The Secret to Building a Successful Company

As an entrepreneur, my goal is to build successful companies. My assumption is that you’re reading this because you want to build a successful company too. So what’s the secret? Define what success means to you.

For the past 3 years I’ve had the opportunity to work in venture capital. I talk to entrepreneurs every day who are looking to raise early stage investment funding. The question that I lean on to learn how an entrepreneur views success is: Why are you building this company?

I hear all kinds of answers. Some “want to change the world”, some have felt the pain of the problem they’re trying to solve, some are looking to escape their current job, some think they have the next disruptive technology while others want to be the next Snapchat, Facebook, Amazon, etc. None of these answers are right or wrong. Rather, these answers are informative of what’s important to the entrepreneur and the potential choices they’ll make in the future.

In my opinion, all of these answers can be distilled into two categories: ego and money.

We live in a startup culture where we’re enraptured with on-paper success. We love reading about the latest fundraising announcement that floods our daily newsletters, blogs and twitter feeds. We can’t stop talking about “Unicorn” companies who have been valued at over $1B. We idolize the founders and investors who have built these iconic brands and go to conferences to learn more about how they built their “Unicorn”.

Indexing on big valuations as an indicator of success is the ego part of building a company. The larger the valuation and the more capital a company has raised leads to more publicity for the company’s brand, founders and investors. However, viewing fundraising as a measure of success misses the mark on what I would consider the most important metric: maximizing shareholder return. Otherwise known as... Money.

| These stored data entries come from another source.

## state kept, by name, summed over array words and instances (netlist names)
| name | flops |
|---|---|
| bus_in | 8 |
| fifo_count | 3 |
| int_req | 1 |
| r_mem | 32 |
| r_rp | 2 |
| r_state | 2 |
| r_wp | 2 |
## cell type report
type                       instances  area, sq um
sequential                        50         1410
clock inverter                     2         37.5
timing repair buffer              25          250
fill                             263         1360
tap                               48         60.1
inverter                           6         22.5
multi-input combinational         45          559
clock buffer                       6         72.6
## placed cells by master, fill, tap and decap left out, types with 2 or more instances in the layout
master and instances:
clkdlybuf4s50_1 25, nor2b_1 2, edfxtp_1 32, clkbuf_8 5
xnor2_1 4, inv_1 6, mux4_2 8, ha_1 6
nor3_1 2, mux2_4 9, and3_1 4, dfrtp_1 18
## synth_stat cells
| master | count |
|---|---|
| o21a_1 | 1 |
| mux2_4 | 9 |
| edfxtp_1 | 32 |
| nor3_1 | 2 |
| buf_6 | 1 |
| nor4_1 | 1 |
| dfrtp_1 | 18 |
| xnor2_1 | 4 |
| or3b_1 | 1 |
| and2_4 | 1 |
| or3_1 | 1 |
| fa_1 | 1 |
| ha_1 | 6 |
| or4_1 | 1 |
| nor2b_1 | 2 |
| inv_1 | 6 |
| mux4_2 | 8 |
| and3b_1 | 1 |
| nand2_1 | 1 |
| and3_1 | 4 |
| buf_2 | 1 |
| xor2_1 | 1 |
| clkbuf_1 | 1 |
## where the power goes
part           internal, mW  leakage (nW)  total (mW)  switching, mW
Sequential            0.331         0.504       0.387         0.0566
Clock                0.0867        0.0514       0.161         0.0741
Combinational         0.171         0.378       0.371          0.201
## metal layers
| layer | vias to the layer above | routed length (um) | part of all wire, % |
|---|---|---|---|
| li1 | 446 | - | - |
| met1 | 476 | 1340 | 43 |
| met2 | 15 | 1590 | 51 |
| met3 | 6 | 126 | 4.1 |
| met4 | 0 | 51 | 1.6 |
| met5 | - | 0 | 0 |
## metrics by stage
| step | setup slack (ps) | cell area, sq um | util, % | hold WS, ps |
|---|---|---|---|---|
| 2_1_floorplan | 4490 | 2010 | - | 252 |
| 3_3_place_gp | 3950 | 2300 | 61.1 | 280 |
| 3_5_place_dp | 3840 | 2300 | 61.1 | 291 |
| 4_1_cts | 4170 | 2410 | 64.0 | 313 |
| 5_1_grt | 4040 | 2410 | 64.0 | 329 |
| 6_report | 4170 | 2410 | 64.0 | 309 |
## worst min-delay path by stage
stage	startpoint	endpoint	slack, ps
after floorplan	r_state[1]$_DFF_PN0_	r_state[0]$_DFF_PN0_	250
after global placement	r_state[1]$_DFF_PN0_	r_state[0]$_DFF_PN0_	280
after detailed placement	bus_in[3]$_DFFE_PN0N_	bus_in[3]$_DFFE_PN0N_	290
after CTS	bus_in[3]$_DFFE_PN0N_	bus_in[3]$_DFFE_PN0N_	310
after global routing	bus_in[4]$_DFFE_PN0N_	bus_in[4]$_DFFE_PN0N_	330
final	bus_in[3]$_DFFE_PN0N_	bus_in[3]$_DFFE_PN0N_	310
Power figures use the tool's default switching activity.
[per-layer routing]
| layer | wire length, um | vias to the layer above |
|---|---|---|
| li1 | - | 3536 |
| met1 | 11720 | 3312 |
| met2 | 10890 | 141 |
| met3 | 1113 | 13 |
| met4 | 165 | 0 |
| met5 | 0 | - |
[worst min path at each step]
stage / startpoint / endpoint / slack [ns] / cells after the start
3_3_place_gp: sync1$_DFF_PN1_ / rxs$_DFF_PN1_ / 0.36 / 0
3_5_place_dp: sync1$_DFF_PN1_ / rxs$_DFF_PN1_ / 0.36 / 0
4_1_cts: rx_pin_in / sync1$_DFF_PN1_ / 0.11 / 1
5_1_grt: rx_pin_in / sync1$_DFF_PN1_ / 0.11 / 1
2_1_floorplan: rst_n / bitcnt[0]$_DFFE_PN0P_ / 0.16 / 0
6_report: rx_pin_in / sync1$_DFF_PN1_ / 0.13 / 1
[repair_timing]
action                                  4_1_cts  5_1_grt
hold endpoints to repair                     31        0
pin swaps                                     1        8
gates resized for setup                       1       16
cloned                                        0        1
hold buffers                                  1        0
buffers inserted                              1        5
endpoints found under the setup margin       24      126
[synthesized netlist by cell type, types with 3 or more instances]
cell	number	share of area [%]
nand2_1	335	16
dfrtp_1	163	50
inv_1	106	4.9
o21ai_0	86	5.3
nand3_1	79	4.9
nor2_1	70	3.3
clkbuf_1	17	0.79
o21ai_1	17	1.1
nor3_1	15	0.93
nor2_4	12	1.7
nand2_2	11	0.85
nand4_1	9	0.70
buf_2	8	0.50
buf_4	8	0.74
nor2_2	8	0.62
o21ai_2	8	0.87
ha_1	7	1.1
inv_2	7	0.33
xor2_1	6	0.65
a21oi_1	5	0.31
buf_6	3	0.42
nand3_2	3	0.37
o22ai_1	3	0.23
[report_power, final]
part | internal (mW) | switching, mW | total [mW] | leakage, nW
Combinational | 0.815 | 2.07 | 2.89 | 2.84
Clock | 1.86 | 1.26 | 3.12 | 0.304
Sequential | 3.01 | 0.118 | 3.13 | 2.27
## config.mk

```make
export PLATFORM = sky130hd
export DESIGN_NAME = issue_scheduler_flat
export DESIGN_NICKNAME = d
export VERILOG_FILES = /design/src/rtl/issue_scheduler_if.sv /design/src/rtl/issue_scheduler.sv /design/src/flat_wrapper.sv
export SDC_FILE = /design/constraint.sdc
export NUM_CORES = 2
export LEC_CHECK = 0
export BUFFER_PORTS_ARGS = -buffer_cell sky130_fd_sc_hd__buf_2
export CAP_MARGIN = 5
export CORE_ASPECT_RATIO = 1.5
export CORE_MARGIN = 5
export CORE_UTILIZATION = 46
export DETAILED_ROUTE_END_ITERATION = 6
export PLACE_DENSITY = 0.72
export SLEW_MARGIN = 20
export SYNTH_ARGS = -nofsm -noshare
export SYNTH_HDL_FRONTEND = slang
export SYNTH_SLANG_ARGS = --single-unit
export TNS_END_PERCENT = 30
```

## constraint.sdc

```tcl
create_clock -name clk -period 3.9 [get_ports clk]
set_input_delay 0.39 -clock clk [delete_from_list [all_inputs] [get_ports clk]]
set_output_delay 0.39 -clock clk [all_outputs]
set_load 0.05 [all_outputs]
```

## src/rtl/issue_scheduler_if.sv

```systemverilog
// rtl/issue_scheduler_if.sv - alloc/issue/done handshake bundle for issue_scheduler
interface issue_scheduler_if #(
    parameter int bs = 32
);
    localparam int IW = $clog2(bs);

    logic          alloc_valid;
    logic          alloc_ready;
    logic [IW-1:0] alloc_index;
    logic [0:bs-1] alloc_dept;
    logic          issue_valid;
    logic          issue_ready;
    logic [IW-1:0] issue_index;
    logic          done_valid;
    logic [IW-1:0] done_index;
    logic [IW:0]   occupancy;

    modport master (
        output alloc_valid, alloc_dept, issue_ready, done_valid, done_index,
        input  alloc_ready, alloc_index, issue_valid, issue_index, occupancy
    );

    modport slave (
        input  alloc_valid, alloc_dept, issue_ready, done_valid, done_index,
        output alloc_ready, alloc_index, issue_valid, issue_index, occupancy
    );
endinterface

```

## src/rtl/issue_scheduler.sv

```systemverilog
// rtl/issue_scheduler.sv - slot allocator and dependency-aware issue scheduler
// Define ISSUE_SCHED_RR_EN for round-robin issue selection; default is lowest-index first.
module issue_scheduler #(
    parameter int bs = 32
) (
    input  logic             clk,
    input  logic             rst,
    issue_scheduler_if.slave bus
);
    localparam int IW = $clog2(bs);

    typedef enum logic [1:0] {S_FREE, S_WAIT, S_ISSUED} slot_t;

    slot_t         st_q  [bs];
    slot_t         st_d  [bs];
    logic [0:bs-1] dep_q [bs];
    logic [0:bs-1] dep_d [bs];
    logic          issue_valid_q, issue_valid_d;
    logic [IW-1:0] issue_index_q, issue_index_d;
    logic [IW:0]   occ_q, occ_d;

    logic [0:bs-1] live, cand, self_mask, done_mask, done_col, alloc_row;
    logic          free_found, sel_found, done_eff, alloc_fire, load;
    logic [IW-1:0] free_idx, sel_idx;

`ifdef ISSUE_SCHED_RR_EN
    logic [IW-1:0] rr_ptr_q, rr_ptr_d;
    int            j;
`endif

    // State register
    always_ff @(posedge clk) begin
        if (rst) begin
            for (int i = 0; i < bs; i++) begin
                st_q[i]  <= S_FREE;
                dep_q[i] <= '0;
            end
            issue_valid_q <= 1'b0;
            issue_index_q <= '0;
            occ_q         <= '0;
`ifdef ISSUE_SCHED_RR_EN
            rr_ptr_q      <= '0;
`endif
        end else begin
            for (int i = 0; i < bs; i++) begin
                st_q[i]  <= st_d[i];
                dep_q[i] <= dep_d[i];
            end
            issue_valid_q <= issue_valid_d;
            issue_index_q <= issue_index_d;
            occ_q         <= occ_d;
`ifdef ISSUE_SCHED_RR_EN
            rr_ptr_q      <= rr_ptr_d;
`endif
        end
    end

    // Decode of registered state: free slot, candidates, selection, masks
    always_comb begin
        live       = '0;
        cand       = '0;
        free_found = 1'b0;
        free_idx   = '0;
        sel_found  = 1'b0;
        sel_idx    = '0;
        for (int i = 0; i < bs; i++) begin
            live[i] = (st_q[i] != S_FREE);
            cand[i] = (st_q[i] == S_WAIT) && (dep_q[i] == '0);
        end
        for (int i = bs - 1; i >= 0; i--) begin
            if (!live[i]) begin
                free_found = 1'b1;
                free_idx   = IW'(i);
            end
        end
`ifdef ISSUE_SCHED_RR_EN
        j = 0;
        // Descending offset so the nearest candidate at or after rr_ptr wins
        for (int k = bs - 1; k >= 0; k--) begin
            j = int'(rr_ptr_q) + k;
            if (j >= bs) j = j - bs;
            if (cand[IW'(j)]) begin
                sel_found = 1'b1;
                sel_idx   = IW'(j);
            end
        end
`else
        for (int i = bs - 1; i >= 0; i--) begin
            if (cand[i]) begin
                sel_found = 1'b1;
                sel_idx   = IW'(i);
            end
        end
`endif
        done_eff   = bus.done_valid && (st_q[bus.done_index] == S_ISSUED);
        alloc_fire = bus.alloc_valid && free_found;
        load       = !issue_valid_q || bus.issue_ready;
        for (int i = 0; i < bs; i++) begin
            self_mask[i] = (IW'(i) == free_idx);
            done_mask[i] = bus.done_valid && (IW'(i) == bus.done_index);
            done_col[i]  = done_eff && (IW'(i) == bus.done_index);
        end
        alloc_row = bus.alloc_dept & live & ~self_mask & ~done_mask;
    end

    // Next-state logic
    always_comb begin
        for (int i = 0; i < bs; i++) begin
            st_d[i]  = st_q[i];
            dep_d[i] = dep_q[i] & ~done_col;
            if (done_eff && (IW'(i) == bus.done_index)) st_d[i] = S_FREE;
            if (load && sel_found && (IW'(i) == sel_idx)) st_d[i] = S_ISSUED;
            if (alloc_fire && (IW'(i) == free_idx)) begin
                st_d[i]  = S_WAIT;
                dep_d[i] = alloc_row;
            end
        end
        issue_valid_d = issue_valid_q;
        issue_index_d = issue_index_q;
`ifdef ISSUE_SCHED_RR_EN
        rr_ptr_d      = rr_ptr_q;
`endif
        if (load) begin
            issue_valid_d = sel_found;
            if (sel_found) begin
                issue_index_d = sel_idx;
`ifdef ISSUE_SCHED_RR_EN
                rr_ptr_d = (sel_idx == IW'(bs - 1)) ? '0 : sel_idx + 1'b1;
`endif
            end
        end
        occ_d = occ_q + (IW + 1)'(alloc_fire) - (IW + 1)'(done_eff);
    end

    // Outputs
    assign bus.alloc_ready = free_found;
    assign bus.alloc_index = free_idx;
    assign bus.issue_valid = issue_valid_q;
    assign bus.issue_index = issue_index_q;
    assign bus.occupancy   = occ_q;
endmodule

```

## src/flat_wrapper.sv

```systemverilog
// flat-port wrapper written by rule: the top's interface ports become plain ports
module issue_scheduler_flat 
#(
    parameter int bs = 32
)
  (clk, rst, bus_alloc_valid, bus_alloc_dept, bus_issue_ready, bus_done_valid, bus_done_index, bus_alloc_ready, bus_alloc_index, bus_issue_valid, bus_issue_index, bus_occupancy);
  issue_scheduler_if #(.bs(bs)) bus_i ();
  input  logic clk;
  input  logic rst;
  input wire logic [$bits(bus_i.alloc_valid)-1:0] bus_alloc_valid;
  input wire logic [$bits(bus_i.alloc_dept)-1:0] bus_alloc_dept;
  input wire logic [$bits(bus_i.issue_ready)-1:0] bus_issue_ready;
  input wire logic [$bits(bus_i.done_valid)-1:0] bus_done_valid;
  input wire logic [$bits(bus_i.done_index)-1:0] bus_done_index;
  output wire logic [$bits(bus_i.alloc_ready)-1:0] bus_alloc_ready;
  output wire logic [$bits(bus_i.alloc_index)-1:0] bus_alloc_index;
  output wire logic [$bits(bus_i.issue_valid)-1:0] bus_issue_valid;
  output wire logic [$bits(bus_i.issue_index)-1:0] bus_issue_index;
  output wire logic [$bits(bus_i.occupancy)-1:0] bus_occupancy;
  assign bus_i.alloc_valid = bus_alloc_valid;
  assign bus_i.alloc_dept = bus_alloc_dept;
  assign bus_i.issue_ready = bus_issue_ready;
  assign bus_i.done_valid = bus_done_valid;
  assign bus_i.done_index = bus_done_index;
  assign bus_alloc_ready = bus_i.alloc_ready;
  assign bus_alloc_index = bus_i.alloc_index;
  assign bus_issue_valid = bus_i.issue_valid;
  assign bus_issue_index = bus_i.issue_index;
  assign bus_occupancy = bus_i.occupancy;
  issue_scheduler #(.bs(bs)) u_core (.clk(clk), .rst(rst), .bus(bus_i));
endmodule
```

==> results.sh <==
export IMPL_start_kind="register"
export IMPL_fmax_ghz=0.264
export IMPL_endpoint_kind="register"
export IMPL_ir_drop_mv=0.414
export IMPL_hp_class="primary input to register"
export IMPL_path_max_fanout=7
export IMPL_die_w_microns=271
export IMPL_dr_pass1_iters=7
export IMPL_setup_viol=0
export IMPL_hold_buffers=0
export IMPL_drive_gt1_share_pct=11.6
export IMPL_cts_sinks=1100
export IMPL_ys_types=84
export IMPL_gp_congestion=1.08
export IMPL_via_per_inst=6.73
export IMPL_ioPinCount=60
export IMPL_slowest_delay_ns=0.90
export IMPL_numCtsBuffers=97
export IMPL_min_path_cells=2
export IMPL_dp_slack_ns=0.183
export IMPL_avgSynthCellArea_sq_um=8.04
export IMPL_grt_max_degree=232
export IMPL_gr_max_usage_layer="met2"
export IMPL_cts_buffer_depth=3
export IMPL_fin_crit_ns=3.79
export IMPL_dieArea_sq_mm=0.109
export IMPL_reg2reg_from="u_core.dep_q[2][128]"
export IMPL_rr_endpoint="u_core.st_q[12][0]"
export IMPL_p_leak_nw=18.3
export IMPL_die_h_microns=402
export IMPL_fin_ws_ns=0.107
export IMPL_yosys_warnings=0
export IMPL_antenna_found_initial=9
export IMPL_clock_skew_ns=0.0507
export IMPL_tns_ns=0
export IMPL_path_clk_slew_ns=0.07
export IMPL_synth_flop_cell="dfxtp_1"
export IMPL_drt_iter0_drc=6661
export IMPL_p_per_area_mw_per_mm2=476
export IMPL_slowest_stage="nor4b_1"
export IMPL_postCtsSetupRepairBufs=0
export IMPL_yosysTopAreaCellShare_pct=46.7
export IMPL_synth_area_sq_mm=0.0472
export IMPL_async_flop_share_pct=0
export IMPL_path_class="register to register"
export IMPL_fin_nets=5794
export IMPL_reg2regPathDepth=12
export IMPL_worstSkewPairLatency_ns=0.76
export IMPL_grt_usage_pct=34.2
export IMPL_worstHoldEndpoint="u_core.dep_q[2][89]"
export IMPL_ys_seq_area_share_pct=46.7
export IMPL_start_util_pct=46.4
export IMPL_grt_util_met2_pct=53.9
export IMPL_cts_root_buf="clkbuf_16"
export IMPL_synth_largest_area_cell="dfxtp_1"
export IMPL_crit_top_cell="buf_4"
export IMPL_grt_first_pass_wirelength_microns=287000
export IMPL_coreArea_sq_mm=0.102
export IMPL_status="finished with violations"
export IMPL_grt_pass1_vias=45093
export IMPL_worstPathCellList="nor4b_1 > nand4_1 > nor3_1 > buf_4 > or2_2 > a221oi_1 > buf_4 > o211a_1 > buf_4 > a21oi_2 > a311oi_1 > buf_4"
export IMPL_violations="design-rule violations"
export IMPL_rsz0062_at_grt="no"
export IMPL_finalMaxSlewViolations=0
export IMPL_grtUsageMet1_pct=39.8
export IMPL_dpl_hpwl_microns=127000
export IMPL_crit_arrival_ns=4.43
export IMPL_drt_wl_total_microns=197000
export IMPL_hp_start="rst"
export IMPL_grtUsageMet3_pct=7.99
export IMPL_route_vias_total=48012
export IMPL_syn_instance_count=5861
export IMPL_max_cap_viol_count=0
export IMPL_yosys_top_cells_area="dfxtp_1 47%, nor4_1 6.9%, nand3_1 6.1%"
export IMPL_drcViolationCount=15
export IMPL_slew_headroom_pct=22.6
export IMPL_synth_edf_count=0
export IMPL_port_buffers=59
export IMPL_cts_tree="yes"
export IMPL_syn_num_nets=5910
export IMPL_syn2layout_area_growth_pct=12.6
export IMPL_overflow=0
export IMPL_ff2ff_setup_slack_ns=0.11
export IMPL_wl_per_cell_microns=27.6
export IMPL_row_count=143
export IMPL_antenna_left=0
export IMPL_hold_viol=0
export IMPL_required_ns=4.54
export IMPL_worst_pin_slew_ns=1.16
export IMPL_htree_num_levels=3
export IMPL_ys_seq_elements=1100
export IMPL_fin_crit_sh_pct=97.3
===== config.mk =====
export PLATFORM = sky130hd
export DESIGN_NAME = rf_writeback_arbiter
export DESIGN_NICKNAME = d
export VERILOG_FILES = /design/src/rtl/rf_writeback_arbiter.sv
export SDC_FILE = /design/constraint.sdc
export NUM_CORES = 1
export LEC_CHECK = 0
export BUFFER_PORTS_ARGS = -buffer_cell sky130_fd_sc_hd__buf_4
export CORE_MARGIN = 2
export CORE_UTILIZATION = 35
export CTS_CLUSTER_SIZE = 28
export DETAILED_ROUTE_END_ITERATION = 7
export GPL_ROUTABILITY_DRIVEN = 0
export SLEW_MARGIN = 0
export SYNTH_ARGS = -nofsm -noshare
export SYNTH_HDL_FRONTEND = slang
export SYNTH_SLANG_ARGS = --single-unit

===== constraint.sdc =====
create_clock -name clk -period 8.4 [get_ports clk]
set_input_delay 1.68 -clock clk [delete_from_list [all_inputs] [get_ports clk]]
set_output_delay 1.68 -clock clk [all_outputs]
set_load 0.02 [all_outputs]
<file path="src/rtl/rejestr_pkg.sv">
// rejestr_pkg: shared types and constants for the rejestr shift register and its
// command sequencer.
//   op_t    - command opcodes (LOAD, SHL, SHR, ROTL)
//   state_t - sequencer FSM states
//   MODE_*  - register mode encodings as seen on {l, r}
package rejestr_pkg;

    typedef enum logic [1:0] {
        OpLoad = 2'b00,
        OpShl  = 2'b01,
        OpShr  = 2'b10,
        OpRotl = 2'b11
    } op_t;

    typedef enum logic [1:0] {
        StIdle  = 2'b00,
        StLoad  = 2'b01,
        StShift = 2'b10,
        StResp  = 2'b11
    } state_t;

    localparam logic [1:0] MODE_HOLD   = 2'b00;
    localparam logic [1:0] MODE_TO_MSB = 2'b01;
    localparam logic [1:0] MODE_TO_LSB = 2'b10;
    localparam logic [1:0] MODE_LOAD   = 2'b11;

    // Register mode that carries out one step of the given opcode.
    function automatic logic [1:0] op_mode(input op_t op);
        logic [1:0] mode;
        mode = MODE_HOLD;
        unique case (op)
            OpLoad:  mode = MODE_LOAD;
            OpShl:   mode = MODE_TO_MSB;
            OpShr:   mode = MODE_TO_LSB;
            OpRotl:  mode = MODE_TO_MSB;
            default: mode = MODE_HOLD;
        endcase
        return mode;
    endfunction

endpackage

</file>
<file path="src/rtl/rejestr_ctrl_if.sv">
// rejestr_ctrl_if: command and result handshakes of the rejestr sequencer.
//   cmd_*  - command channel (valid/ready), opcode, step count - 1, load data, fill bit
//   res_*  - result channel (valid/ready), result data
// Modports: master = command issuer / result consumer, slave = sequencer.
interface rejestr_ctrl_if;
    import rejestr_pkg::*;

    logic       cmd_valid;
    logic       cmd_ready;
    op_t        cmd_op;
    logic [2:0] cmd_amt;
    logic [7:0] cmd_data;
    logic       cmd_fill;
    logic       res_valid;
    logic       res_ready;
    logic [7:0] res_data;

    modport master (
        output cmd_valid, cmd_op, cmd_amt, cmd_data, cmd_fill, res_ready,
        input  cmd_ready, res_valid, res_data
    );

    modport slave (
        input  cmd_valid, cmd_op, cmd_amt, cmd_data, cmd_fill, res_ready,
        output cmd_ready, res_valid, res_data
    );

endinterface

</file>
<file path="src/rtl/rejestr.sv">
// rejestr: 8-bit universal shift register, no reset.
//   c      - clock
//   l, r   - mode: 00 hold, 01 toward MSB, 10 toward LSB, 11 load d
//   i      - serial input bit entering at the vacated end
//   d      - parallel load value
//   q      - register contents
module rejestr
    import rejestr_pkg::*;
(
    input  logic       c,
    input  logic       l,
    input  logic       r,
    input  logic       i,
    input  logic [7:0] d,
    output logic [7:0] q
);

    always_ff @(posedge c) begin
        unique case ({l, r})
            MODE_LOAD:   q <= d;
            MODE_TO_MSB: q <= {q[6:0], i};
            MODE_TO_LSB: q <= {i, q[7:1]};
            default:     q <= q;
        endcase
    end

endmodule

</file>
<file path="src/rtl/rejestr_sys.sv">
// rejestr_sys: sequencer plus shift register with flat handshake ports.
//   c, rst            - clock, synchronous active-high reset
//   cmd_*_i/o         - command channel
//   res_*_i/o         - result channel
module rejestr_sys
    import rejestr_pkg::*;
(
    input  logic       c,
    input  logic       rst,
    input  logic       cmd_valid_i,
    output logic       cmd_ready_o,
    input  logic [1:0] cmd_op_i,
    input  logic [2:0] cmd_amt_i,
    input  logic [7:0] cmd_data_i,
    input  logic       cmd_fill_i,
    output logic       res_valid_o,
    input  logic       res_ready_i,
    output logic [7:0] res_data_o
);

    rejestr_ctrl_if bus ();

    logic [7:0] q;
    logic [7:0] reg_d;
    logic       reg_i;
    logic       reg_l;
    logic       reg_r;

    assign bus.cmd_valid = cmd_valid_i;
    assign bus.cmd_op    = op_t'(cmd_op_i);
    assign bus.cmd_amt   = cmd_amt_i;
    assign bus.cmd_data  = cmd_data_i;
    assign bus.cmd_fill  = cmd_fill_i;
    assign bus.res_ready = res_ready_i;
    assign cmd_ready_o   = bus.cmd_ready;
    assign res_valid_o   = bus.res_valid;
    assign res_data_o    = bus.res_data;

    rejestr_ctrl u_ctrl (
        .c     (c),
        .rst   (rst),
        .bus   (bus),
        .q_in  (q),
        .reg_d (reg_d),
        .reg_i (reg_i),
        .reg_l (reg_l),
        .reg_r (reg_r)
    );

    rejestr u_reg (
        .c (c),
        .l (reg_l),
        .r (reg_r),
        .i (reg_i),
        .d (reg_d),
        .q (q)
    );

endmodule

</file>
<file path="src/rtl/rejestr_ctrl.sv">
// rejestr_ctrl: command sequencer in front of the rejestr shift register.
// Accepts LOAD / SHL / SHR / ROTL commands, drives the register mode lines for the
// required number of cycles and returns the resulting contents.
//   c, rst          - clock, synchronous active-high reset
//   bus (slave)     - command and result handshakes
//   q_in            - register output q
//   reg_d/i/l/r     - register inputs d, i, l, r
module rejestr_ctrl
    import rejestr_pkg::*;
(
    input  logic       c,
    input  logic       rst,
    rejestr_ctrl_if.slave bus,
    input  logic [7:0] q_in,
    output logic [7:0] reg_d,
    output logic       reg_i,
    output logic       reg_l,
    output logic       reg_r
);

    state_t     state_q;
    logic [2:0] cnt_q;
    logic [1:0] mode_q;
    logic [7:0] reg_d_q;
    logic       fill_q;
    logic       rot_q;
    logic       cmd_ready_q;
    logic       res_valid_q;

    always_ff @(posedge c) begin
        if (rst) begin
            state_q     <= StIdle;
            cnt_q       <= 3'd0;
            mode_q      <= MODE_HOLD;
            reg_d_q     <= 8'h00;
            fill_q      <= 1'b0;
            rot_q       <= 1'b0;
            cmd_ready_q <= 1'b1;
            res_valid_q <= 1'b0;
        end else begin
            unique case (state_q)
                StIdle: begin
                    if (bus.cmd_valid) begin
                        cnt_q       <= bus.cmd_amt;
                        mode_q      <= op_mode(bus.cmd_op);
                        cmd_ready_q <= 1'b0;
                        if (bus.cmd_op == OpLoad) begin
                            state_q <= StLoad;
                            reg_d_q <= bus.cmd_data;
                        end else begin
                            state_q <= StShift;
                            // Rotate feeds q[7] back live; the fill bit is only for shifts.
                            rot_q   <= (bus.cmd_op == OpRotl);
                            fill_q  <= (bus.cmd_op == OpRotl) ? 1'b0 : bus.cmd_fill;
                        end
                    end
                end
                StLoad: begin
                    state_q     <= StResp;
                    mode_q      <= MODE_HOLD;
                    reg_d_q     <= 8'h00;
                    res_valid_q <= 1'b1;
                end
                StShift: begin
                    if (cnt_q == 3'd0) begin
                        state_q     <= StResp;
                        mode_q      <= MODE_HOLD;
                        fill_q      <= 1'b0;
                        rot_q       <= 1'b0;
                        res_valid_q <= 1'b1;
                    end else begin
                        cnt_q <= cnt_q - 3'd1;
                    end
                end
                StResp: begin
                    if (bus.res_ready) begin
                        state_q     <= StIdle;
                        res_valid_q <= 1'b0;
                        cmd_ready_q <= 1'b1;
                    end
                end
                default: begin
                    state_q     <= StIdle;
                    mode_q      <= MODE_HOLD;
                    reg_d_q     <= 8'h00;
                    fill_q      <= 1'b0;
                    rot_q       <= 1'b0;
                    cmd_ready_q <= 1'b1;
                    res_valid_q <= 1'b0;
                end
            endcase
        end
    end

    // Rotate must see the bit shifted out on this very step, so it bypasses the register.
    always_comb begin
        reg_i = rot_q ? q_in[7] : fill_q;
    end

    assign reg_l         = mode_q[1];
    assign reg_r         = mode_q[0];
    assign reg_d         = reg_d_q;
    // Held low while reset is asserted, not just from the edge after.
    assign bus.cmd_ready = cmd_ready_q & ~rst;
    assign bus.res_valid = res_valid_q;
    // The register holds in RESP, so the live value is stable for the whole response.
    assign bus.res_data  = q_in;

endmodule
</file>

Every time an entrepreneur raises capital, at a higher valuation, the ability to generate liquidity for their shareholders becomes much more difficult. Shareholders (that includes founders, investors, employee option holders) are looking for a return on their investment (time spent working at the company and dollars invested). As a company’s valuation increases, the entrepreneur’s options for creating liquidity for their shareholders decreases as the number of acquirers able to pay for the company decreases.

Raising money and increasing one’s valuation is not necessarily a bad choice so long as the entrepreneur is cognizant of how they’re going to be able to create a considerable amount of additional value that they can ultimately return to their shareholders in the form of liquid capital.

When setting out to start a company, we all strive to build something successful. The real questions is, what do you consider success? My advice to entrepreneurs is, if you want to build a successful company, focus more on figuring out how you’ll ultimately create liquid value for yourself and the rest of your shareholders as opposed to boasting about that flashy fundraising valuation.